Sports Gazette

by sports journalism students at St Mary's University, London

Racial Bias Study Praised by PFA Head of Diversity Simone Pound

Posted on 19 June 2021 by Nathan Frazer-Carroll

A Danish Athletics firm, RunRepeat, has found that there is evident racial bias in some Premier League, Serie A, Ligue 1 and La Liga football commentary directly relating to the skin tone of players. The 2020 study analysed 80 televised matches across the four leagues and was conducted in partnership with The Professional Footballers Association (PFA).

Key findings show that when commentators discussed intelligence, 62.6% of all praise was directed toward players with a lighter skin tone and 63.33% of all criticism was aimed at players with darker skin tones.

The study further shows that when commentators discuss power they are 6.59 times more likely to be talking about a player with darker skin and when referencing a player’s speed, they are 3.38 times more likely to be talking about a player with darker skin.

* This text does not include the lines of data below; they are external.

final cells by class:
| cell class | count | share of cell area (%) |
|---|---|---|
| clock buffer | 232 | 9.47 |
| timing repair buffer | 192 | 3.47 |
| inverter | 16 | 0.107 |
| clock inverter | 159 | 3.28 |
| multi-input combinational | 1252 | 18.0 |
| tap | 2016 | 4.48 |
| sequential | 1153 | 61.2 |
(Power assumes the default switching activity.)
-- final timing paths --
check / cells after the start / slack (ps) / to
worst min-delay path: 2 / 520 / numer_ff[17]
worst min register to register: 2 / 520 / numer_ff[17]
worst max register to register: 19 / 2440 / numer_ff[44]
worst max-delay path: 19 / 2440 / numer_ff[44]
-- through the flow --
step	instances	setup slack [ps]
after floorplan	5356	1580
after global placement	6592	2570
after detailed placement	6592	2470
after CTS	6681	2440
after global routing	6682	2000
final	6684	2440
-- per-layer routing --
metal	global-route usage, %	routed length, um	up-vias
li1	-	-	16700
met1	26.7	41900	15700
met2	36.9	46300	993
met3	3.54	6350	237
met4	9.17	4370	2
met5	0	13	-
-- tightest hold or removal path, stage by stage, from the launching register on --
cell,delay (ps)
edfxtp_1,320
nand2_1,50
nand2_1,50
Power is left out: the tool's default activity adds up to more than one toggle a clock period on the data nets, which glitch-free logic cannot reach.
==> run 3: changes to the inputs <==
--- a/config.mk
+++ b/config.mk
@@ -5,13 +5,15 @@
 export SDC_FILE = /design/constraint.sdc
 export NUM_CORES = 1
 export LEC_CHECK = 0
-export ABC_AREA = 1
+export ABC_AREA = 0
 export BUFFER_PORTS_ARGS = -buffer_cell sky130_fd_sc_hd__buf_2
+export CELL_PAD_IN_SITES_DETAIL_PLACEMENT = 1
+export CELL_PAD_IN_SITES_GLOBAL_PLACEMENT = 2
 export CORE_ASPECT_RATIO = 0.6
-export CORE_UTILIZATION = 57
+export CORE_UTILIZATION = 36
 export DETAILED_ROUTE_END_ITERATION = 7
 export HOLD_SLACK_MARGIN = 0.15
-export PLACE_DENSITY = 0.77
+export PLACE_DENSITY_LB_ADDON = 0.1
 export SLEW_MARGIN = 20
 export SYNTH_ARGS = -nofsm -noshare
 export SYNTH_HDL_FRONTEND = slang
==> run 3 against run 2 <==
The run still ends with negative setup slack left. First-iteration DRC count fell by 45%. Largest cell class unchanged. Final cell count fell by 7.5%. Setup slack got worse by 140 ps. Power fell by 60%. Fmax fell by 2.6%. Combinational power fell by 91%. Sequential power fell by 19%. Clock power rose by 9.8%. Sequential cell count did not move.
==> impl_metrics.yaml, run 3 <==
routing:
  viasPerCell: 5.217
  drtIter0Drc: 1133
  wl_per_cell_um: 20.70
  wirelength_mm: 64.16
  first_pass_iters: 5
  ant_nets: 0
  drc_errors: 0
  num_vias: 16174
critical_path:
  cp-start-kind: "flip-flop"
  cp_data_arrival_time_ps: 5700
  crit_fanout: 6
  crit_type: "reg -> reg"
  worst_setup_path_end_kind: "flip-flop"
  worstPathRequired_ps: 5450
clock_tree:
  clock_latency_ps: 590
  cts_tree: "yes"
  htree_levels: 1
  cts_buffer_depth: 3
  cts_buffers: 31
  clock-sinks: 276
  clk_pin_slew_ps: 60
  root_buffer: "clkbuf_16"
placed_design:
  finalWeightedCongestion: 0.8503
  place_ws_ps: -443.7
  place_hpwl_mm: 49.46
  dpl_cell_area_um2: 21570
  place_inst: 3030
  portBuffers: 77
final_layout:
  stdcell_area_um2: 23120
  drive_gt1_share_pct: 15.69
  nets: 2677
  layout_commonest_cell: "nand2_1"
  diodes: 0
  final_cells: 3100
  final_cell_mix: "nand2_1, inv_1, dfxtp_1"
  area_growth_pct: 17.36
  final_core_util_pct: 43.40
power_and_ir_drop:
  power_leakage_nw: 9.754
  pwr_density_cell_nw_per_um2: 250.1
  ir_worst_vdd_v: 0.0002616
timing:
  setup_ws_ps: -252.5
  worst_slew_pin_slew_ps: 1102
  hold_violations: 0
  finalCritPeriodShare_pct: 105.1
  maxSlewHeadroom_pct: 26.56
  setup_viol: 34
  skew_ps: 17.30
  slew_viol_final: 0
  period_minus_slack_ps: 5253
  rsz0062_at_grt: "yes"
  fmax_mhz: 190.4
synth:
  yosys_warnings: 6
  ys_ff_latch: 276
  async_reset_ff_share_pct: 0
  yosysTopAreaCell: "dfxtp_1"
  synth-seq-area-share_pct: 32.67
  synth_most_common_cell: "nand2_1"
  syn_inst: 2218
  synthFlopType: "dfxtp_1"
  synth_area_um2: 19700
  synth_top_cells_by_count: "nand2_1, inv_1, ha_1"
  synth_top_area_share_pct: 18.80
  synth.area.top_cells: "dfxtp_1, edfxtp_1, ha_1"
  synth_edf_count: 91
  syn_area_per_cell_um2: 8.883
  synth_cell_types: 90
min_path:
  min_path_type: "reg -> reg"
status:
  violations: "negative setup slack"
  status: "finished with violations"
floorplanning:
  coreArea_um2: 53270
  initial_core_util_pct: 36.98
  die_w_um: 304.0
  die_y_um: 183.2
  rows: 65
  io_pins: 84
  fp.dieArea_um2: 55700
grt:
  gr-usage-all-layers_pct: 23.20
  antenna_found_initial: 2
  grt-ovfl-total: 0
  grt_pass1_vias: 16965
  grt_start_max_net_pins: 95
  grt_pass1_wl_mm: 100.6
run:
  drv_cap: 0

Simone Pound, Head of Diversity, Equality and Inclusion for The PFA praised the study saying: “Its only by having that data driven evidence that we are able to address these problems head on.

“It’s clear that studies such as this are key to the current cultural moment in raising awareness about the unconscious bias that exists not only in football but in language we use to describe people with darker skin.” Said Simone.

RunRepeat’s study also found that 67.57% of criticisms relating to the quality of player were aimed at players with darker skin and 62.79% of positive comments regarding quality were aimed at players with lighter skin tones.

Simone views this as one key component in developing a sustainable approach to long term change. Simone also highlighted football’s need for self-declaring data as there are still issues involved with third parties collecting data on players’ race and ethnicity.

“Structural racism is a persistent issue and often operates behind closed doors, shining a light on the statistics is often an eye-opener for key decision makers within workplace structures.” Said Simone.

It is important to be aware of unconscious bias as it serves as an entry point to discussions on race. The RunRepeat study is important because it directly confronts a convention deeply rooted in slavery, the hyper-masculine portrayal of people with darker skin tones.

The unconscious assumption that people with darker skin are stronger and more powerful can lead to dangerous real world effects such as the increased likelihood of experiencing violence at the hands of police or black women in the UK being four times more likely to die during childbirth.

Widely held unconscious biases are rarely the main drivers of overt racism but they do impact peoples’ everyday experiences.

Researchers from RunRepeat said: “The continuous praise for players with lighter skin tones for their skill level, leadership and cognitive abilities, combined with the continuous criticism for players with darker skin tones is likely to influence the perception of the soccer watching public.”